Courts would undoubtedly treat with skepticism any attempt by the Commission to establish GHG emission mitigation measures.  Congress has introduced climate change bills since at least 1977,[131] over four decades ago.  Over the last 15 years, Congress has introduced and failed to pass 70 legislative bills to reduce GHG emissions—29 of those were carbon emission fees or taxes.[132]  For the Commission to suddenly declare such climate mitigation power resides in the long-extant NGA and that Congress’s efforts were superfluous strains credibility.  Establishing a carbon emissions fee or tax, or GHG mitigation out of whole cloth would be a major rule, and Congress has made no indication that the Commission has such authority. 

Some may make the argument that the Commission can develop mitigation measures without establishing a standard.  I disagree.  Establishing mitigation measures requires determining how much mitigation is required – i.e., setting a limit, or establishing a standard, that quantifies the amount of GHG emissions that will adversely affect the human environment.  Some may also argue that the Commission has unilaterally established mitigation in other contexts, including wetlands, soil conservation, and noise.  These examples, however, are distinguishable.  Congress did not exclusively assign the authority to establish avoidance or restoration measures for mitigating effects on wetlands or soil to a specific agency.  The Corps and the EPA developed a wetlands mitigation bank program pursuant to section 404 of the Clean Water Act.[133]  Congress endorsed such mitigation.[134]  As for noise, the Clean Air Act assigns the EPA Administrator authority over determining the level of noise that amounts to a public nuisance and requires federal agencies to consult with the EPA when its actions exceed the public nuisance standard.[135]  The Commission complies with the Clean Air Act by requiring project noise levels in certain areas to not exceed 55 dBA Ldn, as required by EPA’s guidelines.[136]

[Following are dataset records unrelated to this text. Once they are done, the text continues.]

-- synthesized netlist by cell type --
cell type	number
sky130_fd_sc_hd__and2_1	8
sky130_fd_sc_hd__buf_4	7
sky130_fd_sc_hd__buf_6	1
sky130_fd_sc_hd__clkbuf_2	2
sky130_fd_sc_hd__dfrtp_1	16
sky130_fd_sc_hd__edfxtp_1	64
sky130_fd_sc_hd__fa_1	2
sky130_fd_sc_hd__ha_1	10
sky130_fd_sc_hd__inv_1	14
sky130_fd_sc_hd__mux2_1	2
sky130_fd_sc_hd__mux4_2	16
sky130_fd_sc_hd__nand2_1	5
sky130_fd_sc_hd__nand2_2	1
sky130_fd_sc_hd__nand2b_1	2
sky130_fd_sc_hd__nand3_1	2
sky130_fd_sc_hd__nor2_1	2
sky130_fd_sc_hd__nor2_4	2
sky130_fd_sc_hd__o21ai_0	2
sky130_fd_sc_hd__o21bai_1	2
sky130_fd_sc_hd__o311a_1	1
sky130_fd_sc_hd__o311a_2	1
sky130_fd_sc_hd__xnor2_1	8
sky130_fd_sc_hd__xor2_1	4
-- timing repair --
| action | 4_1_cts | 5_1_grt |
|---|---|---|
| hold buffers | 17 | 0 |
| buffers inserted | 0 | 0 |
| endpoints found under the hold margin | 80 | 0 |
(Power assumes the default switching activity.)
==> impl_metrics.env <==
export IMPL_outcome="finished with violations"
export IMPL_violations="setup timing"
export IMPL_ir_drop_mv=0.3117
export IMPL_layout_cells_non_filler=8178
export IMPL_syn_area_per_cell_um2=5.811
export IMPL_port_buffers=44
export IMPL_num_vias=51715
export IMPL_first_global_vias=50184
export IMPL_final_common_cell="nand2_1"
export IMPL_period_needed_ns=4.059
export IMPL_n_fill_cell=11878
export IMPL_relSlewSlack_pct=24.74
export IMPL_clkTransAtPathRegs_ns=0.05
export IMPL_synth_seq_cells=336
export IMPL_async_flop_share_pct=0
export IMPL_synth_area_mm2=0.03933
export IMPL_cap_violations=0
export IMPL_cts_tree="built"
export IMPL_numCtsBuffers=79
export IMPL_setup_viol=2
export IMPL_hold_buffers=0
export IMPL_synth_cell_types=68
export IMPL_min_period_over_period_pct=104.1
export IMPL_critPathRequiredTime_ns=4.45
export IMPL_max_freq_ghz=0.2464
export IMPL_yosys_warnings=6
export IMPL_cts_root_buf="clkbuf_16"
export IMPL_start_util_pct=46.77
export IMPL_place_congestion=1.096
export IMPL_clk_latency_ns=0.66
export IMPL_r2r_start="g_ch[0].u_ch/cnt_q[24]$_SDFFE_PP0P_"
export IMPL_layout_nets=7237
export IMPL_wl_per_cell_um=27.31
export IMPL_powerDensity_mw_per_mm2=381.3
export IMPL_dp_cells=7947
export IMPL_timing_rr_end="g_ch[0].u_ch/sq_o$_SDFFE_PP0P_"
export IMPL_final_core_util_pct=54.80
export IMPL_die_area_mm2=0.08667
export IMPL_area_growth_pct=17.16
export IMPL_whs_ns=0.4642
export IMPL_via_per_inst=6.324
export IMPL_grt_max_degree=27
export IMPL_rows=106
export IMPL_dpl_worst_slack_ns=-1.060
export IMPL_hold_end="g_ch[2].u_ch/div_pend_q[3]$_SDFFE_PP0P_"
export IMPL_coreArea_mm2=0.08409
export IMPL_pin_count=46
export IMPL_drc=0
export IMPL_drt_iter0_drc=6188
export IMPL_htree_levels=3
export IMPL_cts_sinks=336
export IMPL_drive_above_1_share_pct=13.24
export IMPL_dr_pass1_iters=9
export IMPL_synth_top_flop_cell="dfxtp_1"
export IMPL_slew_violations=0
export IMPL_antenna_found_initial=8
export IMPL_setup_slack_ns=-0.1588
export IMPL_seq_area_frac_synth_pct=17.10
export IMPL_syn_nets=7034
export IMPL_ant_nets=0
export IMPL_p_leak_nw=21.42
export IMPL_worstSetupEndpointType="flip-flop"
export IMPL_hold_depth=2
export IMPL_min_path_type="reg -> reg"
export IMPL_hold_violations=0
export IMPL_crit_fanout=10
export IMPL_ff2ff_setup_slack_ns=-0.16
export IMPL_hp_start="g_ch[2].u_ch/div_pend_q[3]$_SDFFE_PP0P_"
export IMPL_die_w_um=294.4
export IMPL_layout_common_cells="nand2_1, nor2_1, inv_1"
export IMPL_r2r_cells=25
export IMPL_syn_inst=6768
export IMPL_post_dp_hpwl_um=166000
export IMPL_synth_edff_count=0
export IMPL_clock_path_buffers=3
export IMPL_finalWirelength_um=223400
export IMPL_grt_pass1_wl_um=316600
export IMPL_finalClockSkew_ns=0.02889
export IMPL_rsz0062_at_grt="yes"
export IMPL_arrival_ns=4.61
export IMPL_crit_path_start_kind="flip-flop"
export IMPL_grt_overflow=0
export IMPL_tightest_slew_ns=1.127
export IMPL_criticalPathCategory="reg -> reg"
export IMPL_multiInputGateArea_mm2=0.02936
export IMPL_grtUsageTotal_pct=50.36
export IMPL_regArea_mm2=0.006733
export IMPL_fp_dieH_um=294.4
### src/rtl/ad738x_spi_frontend.sv
// SPI master for AD738x simultaneous-sampling SAR ADCs: init/config/readback sequence,
// then continuous N_CH-lane capture with a fixed frame rate.
module ad738x_spi_frontend #(
  parameter int          N_CH       = 2,
  parameter int          DATA_W     = 16,
  parameter int          CLK_DIV    = 1,
  parameter int          FRAME_CLKS = 34,
  parameter logic [11:0] CFG1_VAL   = 12'h022,
  parameter int          MAX_RETRY  = 3
) (
  input  logic                     clk_i,
  input  logic                     rst_ni,
  input  logic                     init_i,
  input  logic                     stop_i,
  output logic                     ready_o,
  output logic                     fault_o,
  output logic [N_CH*DATA_W-1:0]   data_o,
  output logic                     valid_o,
  input  logic [N_CH-1:0]          sdi_i,
  output logic                     cs_n_o,
  output logic                     sclk_o,
  output logic                     sdo_o
);

  localparam int BP  = 2 * CLK_DIV;
  localparam int ACT = BP * DATA_W;
  localparam int FW  = $clog2(FRAME_CLKS);
  localparam int PW  = $clog2(BP);
  localparam int BW  = $clog2(DATA_W + 1);

  if (FRAME_CLKS < ACT + 2) begin : g_frame_chk
    $error("FRAME_CLKS too short for one full command frame");
  end
  if (N_CH < 1 || N_CH > 4 || DATA_W < 12 || DATA_W > 32 || MAX_RETRY < 1 || MAX_RETRY > 15)
  begin : g_param_chk
    $error("ad738x_spi_frontend parameter out of range");
  end

  typedef enum logic [2:0] {
    S_IDLE, S_RESET, S_CLEAR, S_CONFIG, S_READBACK, S_CHECK, S_SAMPLE, S_FAULT
  } state_t;

  state_t            state, nxt_state;
  logic [FW-1:0]     f, nxt_f;
  logic [PW-1:0]     ph, nxt_ph;
  logic [BW-1:0]     bitn, nxt_bit;
  logic [3:0]        retry, nxt_retry;
  logic [DATA_W-1:0] sh [N_CH];
  logic [N_CH*DATA_W-1:0] sh_flat;
  logic              halted, frame_end, nxt_act, nxt_sclk, cmd_bit, rb_ok, load, clear;
  logic [11:0]       rb_field;

  function automatic logic [15:0] cmd16(input state_t s);
    case (s)
      S_RESET:    cmd16 = 16'hA03C;
      S_CLEAR:    cmd16 = 16'hA000;
      S_CONFIG:   cmd16 = {4'h9, CFG1_VAL};
      S_READBACK: cmd16 = 16'h1000;
      default:    cmd16 = 16'h0000;
    endcase
  endfunction

  assign halted    = (state == S_IDLE) || (state == S_FAULT);
  assign frame_end = (f == FW'(FRAME_CLKS - 1));
  // Left-justify lane 0 in 32 bits so the register field sits at [27:16] for any DATA_W.
  assign rb_field  = 12'((32'(sh[0]) << (32 - DATA_W)) >> 16);
  assign rb_ok     = (rb_field == CFG1_VAL);

  always_comb begin
    nxt_state = state;
    nxt_retry = retry;
    case (state)
      S_IDLE:     if (init_i) nxt_state = S_RESET;
      S_FAULT:    if (init_i) begin
                    nxt_state = S_RESET;
                    nxt_retry = '0;
                  end
      S_RESET:    if (frame_end) nxt_state = S_CLEAR;
      S_CLEAR:    if (frame_end) nxt_state = S_CONFIG;
      S_CONFIG:   if (frame_end) nxt_state = S_READBACK;
      S_READBACK: if (frame_end) nxt_state = S_CHECK;
      S_CHECK:    if (frame_end) begin
                    if (rb_ok) begin
                      nxt_state = S_SAMPLE;
                      nxt_retry = '0;
                    end else begin
                      nxt_retry = retry + 4'd1;
                      nxt_state = (nxt_retry == 4'(MAX_RETRY)) ? S_FAULT : S_RESET;
                    end
                  end
      S_SAMPLE:   if (frame_end && stop_i) nxt_state = S_IDLE;
      default:    nxt_state = S_IDLE;
    endcase

    nxt_f   = '0;
    nxt_ph  = '0;
    nxt_bit = '0;
    if (!halted && !frame_end) begin
      nxt_f   = f + 1'b1;
      nxt_ph  = ph + 1'b1;
      nxt_bit = bitn;
      if (ph == PW'(BP - 1)) begin
        nxt_ph = '0;
        if (bitn != BW'(DATA_W)) nxt_bit = bitn + 1'b1;
      end
    end
  end

  // Pins are registered from the next-cycle frame position so they line up with f.
  assign nxt_act  = (nxt_state != S_IDLE) && (nxt_state != S_FAULT) && (nxt_f < FW'(ACT));
  assign nxt_sclk = !nxt_act || (nxt_ph >= PW'(CLK_DIV));
  assign cmd_bit  = 1'(({cmd16(nxt_state), 16'h0000} << nxt_bit) >> 31);
  assign load     = nxt_act && (nxt_ph == PW'(CLK_DIV));
  assign clear    = halted && (nxt_state == S_RESET);

  always_comb begin
    sh_flat = '0;
    for (int c = 0; c < N_CH; c++) sh_flat[c*DATA_W +: DATA_W] = sh[c];
  end

  always_ff @(posedge clk_i or negedge rst_ni) begin
    if (!rst_ni) begin
      state   <= S_IDLE;
      f       <= '0;
      ph      <= '0;
      bitn    <= '0;
      retry   <= '0;
      cs_n_o  <= 1'b1;
      sclk_o  <= 1'b1;
      sdo_o   <= 1'b0;
      valid_o <= 1'b0;
      ready_o <= 1'b0;
      fault_o <= 1'b0;
      data_o  <= '0;
      for (int c = 0; c < N_CH; c++) sh[c] <= '0;
    end else begin
      state   <= nxt_state;
      f       <= nxt_f;
      ph      <= nxt_ph;
      bitn    <= nxt_bit;
      retry   <= nxt_retry;
      cs_n_o  <= !nxt_act;
      sclk_o  <= nxt_sclk;
      sdo_o   <= nxt_act && cmd_bit;
      ready_o <= (nxt_state == S_SAMPLE);
      fault_o <= (nxt_state == S_FAULT);
      valid_o <= (state == S_SAMPLE) && (nxt_f == FW'(ACT));
      if ((state == S_SAMPLE) && (nxt_f == FW'(ACT))) data_o <= sh_flat;
      for (int c = 0; c < N_CH; c++) begin
        if (clear)     sh[c] <= '0;
        else if (load) sh[c] <= {sh[c][DATA_W-2:0], sdi_i[c]};
      end
    end
  end

endmodule
`config.mk`:
```
export PLATFORM = sky130hd
export DESIGN_NAME = vpu_instr_queue
export DESIGN_NICKNAME = d
export VERILOG_FILES = /design/src/rtl/vpu_instr_queue.sv
export SDC_FILE = /design/constraint.sdc
export NUM_CORES = 1
export LEC_CHECK = 0
export ABC_AREA = 1
export CORE_MARGIN = 3
export CORE_UTILIZATION = 44
export CTS_CLUSTER_DIAMETER = 40
export DETAILED_ROUTE_END_ITERATION = 6
export GPL_TIMING_DRIVEN = 0
export PLACE_DENSITY_LB_ADDON = 0.12
export SLEW_MARGIN = 5
export SYNTH_ARGS = -nofsm -noshare
export SYNTH_HDL_FRONTEND = slang
export SYNTH_SLANG_ARGS = --single-unit
```
`constraint.sdc`:
```
create_clock -name clk -period 28.5 [get_ports clk]
set_clock_uncertainty 0.15 [all_clocks]
set_input_delay 4.275 -clock clk [delete_from_list [all_inputs] [get_ports clk]]
set_output_delay 4.275 -clock clk [all_outputs]
set_load 0.1 [all_outputs]
```
`src/rtl/vpu_instr_queue.sv`:
```
// Vector instruction dispatch buffer: FIFO of {instr, rs1, rs2, tag} between the scalar
// core's vector issue port and VPU decode, with vset* serialisation and single-cycle flush.
module vpu_instr_queue #(
    parameter int DEPTH = 8,
    parameter int XLEN  = 64,
    parameter int TAG_W = 5
) (
    input  logic                     clk,
    input  logic                     rst,

    // Handshakes on both sides: a transfer happens at a rising clk edge where valid and
    // ready are both high; valid never depends on ready, and payload is stable while
    // valid=1 and ready=0.
    input  logic                     enq_valid,
    output logic                     enq_ready,
    input  logic [31:0]              enq_instr,
    input  logic [XLEN-1:0]          enq_rs1,
    input  logic [XLEN-1:0]          enq_rs2,

    output logic                     deq_valid,
    input  logic                     deq_ready,
    output logic [31:0]              deq_instr,
    output logic [XLEN-1:0]          deq_rs1,
    output logic [XLEN-1:0]          deq_rs2,
    output logic [TAG_W-1:0]         deq_tag,

    input  logic                     cfg_done,
    input  logic                     flush,
    output logic [$clog2(DEPTH):0]   count,
    output logic                     cfg_wait
);

    localparam int PTR_W = $clog2(DEPTH);
    localparam int CNT_W = PTR_W + 1;
    localparam logic [CNT_W-1:0] FULL_CNT = CNT_W'(DEPTH);

    typedef enum logic {
        CFG_IDLE = 1'b0,
        CFG_WAIT = 1'b1
    } cfg_state_e;

    logic [31:0]      instr_mem_q [DEPTH];
    logic [XLEN-1:0]  rs1_mem_q   [DEPTH];
    logic [XLEN-1:0]  rs2_mem_q   [DEPTH];
    logic [TAG_W-1:0] tag_mem_q   [DEPTH];

    logic [PTR_W-1:0] wr_ptr_q, wr_ptr_d;
    logic [PTR_W-1:0] rd_ptr_q, rd_ptr_d;
    logic [CNT_W-1:0] count_q,  count_d;
    logic [TAG_W-1:0] tag_q,    tag_d;

    cfg_state_e       cfg_state_q;
    logic             cfg_wait_q;

    logic             enq_fire;
    logic             deq_fire;
    logic             head_is_vset;

    // Ready ignores deq_ready on purpose: a full queue never passes an entry straight through.
    assign enq_ready = (count_q < FULL_CNT) & ~flush;
    assign deq_valid = (count_q != '0) & ~cfg_wait_q & ~flush;

    assign enq_fire  = enq_valid & enq_ready;
    assign deq_fire  = deq_valid & deq_ready;

    assign deq_instr = instr_mem_q[rd_ptr_q];
    assign deq_rs1   = rs1_mem_q[rd_ptr_q];
    assign deq_rs2   = rs2_mem_q[rd_ptr_q];
    assign deq_tag   = tag_mem_q[rd_ptr_q];

    assign count     = count_q;
    assign cfg_wait  = cfg_wait_q;

    // OP-V major opcode with funct3=3'b111 covers vsetvli, vsetivli and vsetvl.
    assign head_is_vset = (deq_instr[6:0] == 7'b1010111) && (deq_instr[14:12] == 3'b111);

    always_comb begin
        wr_ptr_d = wr_ptr_q;
        rd_ptr_d = rd_ptr_q;
        count_d  = count_q;
        tag_d    = tag_q;

        if (flush) begin
            wr_ptr_d = '0;
            rd_ptr_d = '0;
            count_d  = '0;
        end else begin
            if (enq_fire) begin
                wr_ptr_d = wr_ptr_q + PTR_W'(1);
                tag_d    = tag_q + TAG_W'(1);
            end
            if (deq_fire) begin
                rd_ptr_d = rd_ptr_q + PTR_W'(1);
            end
            case ({enq_fire, deq_fire})
                2'b10:   count_d = count_q + CNT_W'(1);
                2'b01:   count_d = count_q - CNT_W'(1);
                default: count_d = count_q;
            endcase
        end
    end

    // Tag counter survives flush so tags stay monotonic across killed instructions.
    always_ff @(posedge clk) begin
        if (rst) begin
            wr_ptr_q <= '0;
            rd_ptr_q <= '0;
            count_q  <= '0;
            tag_q    <= '0;
        end else begin
            wr_ptr_q <= wr_ptr_d;
            rd_ptr_q <= rd_ptr_d;
            count_q  <= count_d;
            tag_q    <= tag_d;
        end
    end

    always_ff @(posedge clk) begin
        if (enq_fire) begin
            instr_mem_q[wr_ptr_q] <= enq_instr;
            rs1_mem_q[wr_ptr_q]   <= enq_rs1;
            rs2_mem_q[wr_ptr_q]   <= enq_rs2;
            tag_mem_q[wr_ptr_q]   <= tag_q;
        end
    end

    // cfg_done in the handshake cycle is ignored because the FSM is still in CFG_IDLE then.
    always_ff @(posedge clk) begin
        if (rst || flush) begin
            cfg_state_q <= CFG_IDLE;
            cfg_wait_q  <= 1'b0;
        end else begin
            case (cfg_state_q)
                CFG_IDLE: begin
                    if (deq_fire && head_is_vset) begin
                        cfg_state_q <= CFG_WAIT;
                        cfg_wait_q  <= 1'b1;
                    end
                end
                CFG_WAIT: begin
                    if (cfg_done) begin
                        cfg_state_q <= CFG_IDLE;
                        cfg_wait_q  <= 1'b0;
                    end
                end
                default: begin
                    cfg_state_q <= CFG_IDLE;
                    cfg_wait_q  <= 1'b0;
                end
            endcase
        end
    end

endmodule

```
<file path="config.mk">
export PLATFORM = sky130hd
export DESIGN_NAME = coso_entropy_collector
export DESIGN_NICKNAME = d
export VERILOG_FILES = /design/src/rtl/coso_entropy_collector_pkg.sv /design/src/rtl/coso_req_sync.sv /design/src/rtl/coso_entropy_collector.sv
export SDC_FILE = /design/constraint.sdc
export NUM_CORES = 1
export LEC_CHECK = 0
export CAP_MARGIN = 20
export CORE_UTILIZATION = 46
export DETAILED_ROUTE_END_ITERATION = 10
export GPL_TIMING_DRIVEN = 0
export PLACE_DENSITY = 0.76
export SLEW_MARGIN = 25
export SYNTH_ARGS = -nofsm -noshare
export SYNTH_HDL_FRONTEND = slang
export SYNTH_SLANG_ARGS = --single-unit
</file>
<file path="constraint.sdc">
create_clock -name clk -period 1.9 [get_ports clk]
set_clock_uncertainty 0.2 [all_clocks]
set_input_delay 0.285 -clock clk [delete_from_list [all_inputs] [get_ports clk]]
set_output_delay 0.285 -clock clk [all_outputs]
set_load 0.01 [all_outputs]
</file>
--- src/rtl/draw_gameover_panel.sv ---
// Animated game-over banner overlay: classifies each pixel against the sliding panel and
// registers colour/ownership. Optional border blink is enabled by GAMEOVER_BLINK_EN.
module draw_gameover_panel
  import gameover_pkg::*;
#(
  parameter int               X0           = 400,
  parameter int               Y0           = 300,
  parameter int               W            = 200,
  parameter int               H            = 100,
  parameter int               BORDER       = 4,
  parameter logic [RGB_W-1:0] FILL_RGB     = 12'h00F,
  parameter logic [RGB_W-1:0] BORDER_RGB   = 12'hFFF,
  parameter int               SLIDE_STEP   = 8,
  parameter int               BLINK_FRAMES = 30
) (
  input  logic             clk,
  input  logic             rst,
  vga_if.in                vin,
  input  logic             trigger,
  input  logic             clear,
  output logic [RGB_W-1:0] rgb,
  output logic             valid,
  output logic             active,
  output logic             shown
);

  // One extra bit keeps X0+W and Y0+H from wrapping
  localparam int XW = COORD_W + 1;

  localparam logic [XW-1:0] X_LO    = XW'(X0);
  localparam logic [XW-1:0] X_HI    = XW'(X0 + W);
  localparam logic [XW-1:0] X_LO_IN = XW'(X0 + BORDER);
  localparam logic [XW-1:0] X_HI_IN = XW'(X0 + W - BORDER);

  state_t             state;
  logic [COORD_W-1:0] drop;
  logic               blink_phase;

  logic [XW-1:0]    x_s;
  logic [XW-1:0]    y_s;
  logic [XW-1:0]    y_top_s;
  logic [XW-1:0]    y_bot_s;
  logic             inside_s;
  logic             on_border_s;
  logic [RGB_W-1:0] border_col_s;
  logic [RGB_W-1:0] pix_rgb_s;
  logic [RGB_W-1:0] rgb_r;
  logic             valid_r;

  gameover_anim_ctrl #(
    .Y0           (Y0),
    .SLIDE_STEP   (SLIDE_STEP),
    .BLINK_FRAMES (BLINK_FRAMES)
  ) u_anim (
    .clk         (clk),
    .rst         (rst),
    .hcount      (vin.hcount),
    .vcount      (vin.vcount),
    .trigger     (trigger),
    .clear       (clear),
    .state       (state),
    .drop        (drop),
    .blink_phase (blink_phase),
    .active      (active),
    .shown       (shown)
  );

  // Pixel classification against the current panel position; drop never exceeds Y0
  always_comb begin
    x_s          = {1'b0, vin.hcount};
    y_s          = {1'b0, vin.vcount};
    y_top_s      = XW'(Y0) - {1'b0, drop};
    y_bot_s      = y_top_s + XW'(H);
    inside_s     = (x_s >= X_LO) && (x_s < X_HI) && (y_s >= y_top_s) && (y_s < y_bot_s);
    on_border_s  = inside_s &&
                   ((x_s < X_LO_IN) || (x_s >= X_HI_IN) ||
                    (y_s < (y_top_s + XW'(BORDER))) || (y_s >= (y_bot_s - XW'(BORDER))));
    border_col_s = BORDER_RGB;
    if (blink_phase) begin
      border_col_s = FILL_RGB;
    end else begin
      border_col_s = BORDER_RGB;
    end
    pix_rgb_s = 12'h000;
    if (on_border_s) begin
      pix_rgb_s = border_col_s;
    end else if (inside_s) begin
      pix_rgb_s = FILL_RGB;
    end else begin
      pix_rgb_s = 12'h000;
    end
  end

  // Output pixel registers: one clock of latency from the timing coordinates
  always_ff @(posedge clk or negedge rst) begin
    if (!rst) begin
      rgb_r   <= 12'h000;
      valid_r <= 1'b0;
    end else begin
      rgb_r   <= pix_rgb_s;
      valid_r <= inside_s && (state != IDLE);
    end
  end

  assign rgb   = rgb_r;
  assign valid = valid_r;

endmodule

--- src/flat_wrapper.sv ---
// flat-port wrapper written by rule: the top's interface ports become plain ports
module draw_gameover_panel_flat import gameover_pkg::*;
#(
  parameter int               X0           = 400,
  parameter int               Y0           = 300,
  parameter int               W            = 200,
  parameter int               H            = 100,
  parameter int               BORDER       = 4,
  parameter logic [RGB_W-1:0] FILL_RGB     = 12'h00F,
  parameter logic [RGB_W-1:0] BORDER_RGB   = 12'hFFF,
  parameter int               SLIDE_STEP   = 8,
  parameter int               BLINK_FRAMES = 30
)
  (clk, rst, trigger, clear, rgb, valid, active, shown, vin_hcount, vin_vcount);
  vga_if vin_i ();
  input  logic clk;
  input  logic rst;
  input  logic trigger;
  input  logic clear;
  output logic [RGB_W-1:0] rgb;
  output logic valid;
  output logic active;
  output logic shown;
  input wire logic [$bits(vin_i.hcount)-1:0] vin_hcount;
  input wire logic [$bits(vin_i.vcount)-1:0] vin_vcount;
  assign vin_i.hcount = vin_hcount;
  assign vin_i.vcount = vin_vcount;
  draw_gameover_panel #(.X0(X0), .Y0(Y0), .W(W), .H(H), .BORDER(BORDER), .FILL_RGB(FILL_RGB), .BORDER_RGB(BORDER_RGB), .SLIDE_STEP(SLIDE_STEP), .BLINK_FRAMES(BLINK_FRAMES)) u_core (.clk(clk), .rst(rst), .vin(vin_i), .trigger(trigger), .clear(clear), .rgb(rgb), .valid(valid), .active(active), .shown(shown));
endmodule
--- config.mk ---
export PLATFORM = sky130hd
export DESIGN_NAME = draw_gameover_panel_flat
export DESIGN_NICKNAME = d
export VERILOG_FILES = /design/src/rtl/gameover_pkg.sv /design/src/rtl/vga_if.sv /design/src/rtl/gameover_anim_ctrl.sv /design/src/rtl/draw_gameover_panel.sv /design/src/flat_wrapper.sv
export SDC_FILE = /design/constraint.sdc
export NUM_CORES = 1
export LEC_CHECK = 0
export BUFFER_PORTS_ARGS = -buffer_cell sky130_fd_sc_hd__buf_4
export CAP_MARGIN = 30
export CELL_PAD_IN_SITES_DETAIL_PLACEMENT = 0
export CELL_PAD_IN_SITES_GLOBAL_PLACEMENT = 2
export CORE_MARGIN = 2
export CORE_UTILIZATION = 33
export DETAILED_ROUTE_END_ITERATION = 8
export PLACE_DENSITY_LB_ADDON = 0.1
export RECOVER_POWER = 100
export SLEW_MARGIN = 20
export SYNTH_ARGS = -nofsm -noshare
export SYNTH_HDL_FRONTEND = slang
export SYNTH_SLANG_ARGS = --single-unit
--- constraint.sdc ---
create_clock -name clk -period 5.9 [get_ports clk]
set_input_delay 1.18 -clock clk [delete_from_list [all_inputs] [get_ports clk]]
set_output_delay 1.18 -clock clk [all_outputs]
set_load 0.02 [all_outputs]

Accordingly, there is no support that the Commission can use its NGA section 7(e) authority to establish measures to mitigate GHG emissions from proposed pipeline facilities or from the upstream production or downstream use of natural gas.[137]

The Commission has no standard for determining whether GHG emissions significantly affect the environment

My colleague has argued that the Commission violates the NGA and NEPA by not determining the significance of GHG emissions that are effects of a project.[138]  He has challenged the Commission’s explanation that it cannot determine significance because there is no standard for determining the significance of GHG emissions.[139]  He has argued that the Commission can adopt the Social Cost of Carbon[140] to determine whether GHG emissions are significant or rely on its own expertise as it does for other environmental resources, such as soils, groundwater, and wetland resources.[141]  He has suggested that the Commission does not make a finding of significance in order to deceptively find that a project is in the public convenience and necessity.[142]

I disagree.  The Social Cost of Carbon is not a suitable method for determining whether GHG emissions that are caused by a proposed project will have a significant effect on climate change, and the Commission has no authority or reasoned basis using its own expertise to make such determination.    

Social Cost of Carbon is not a suitable method to determine significance

The Commission has found, and I agree, that the Social Cost of Carbon is not a suitable method for the Commission to determine significance of GHG emissions.[143]  Because the courts have repeatedly upheld the Commission’s reasoning,[144] I will not restate the Commission’s reasoning here. 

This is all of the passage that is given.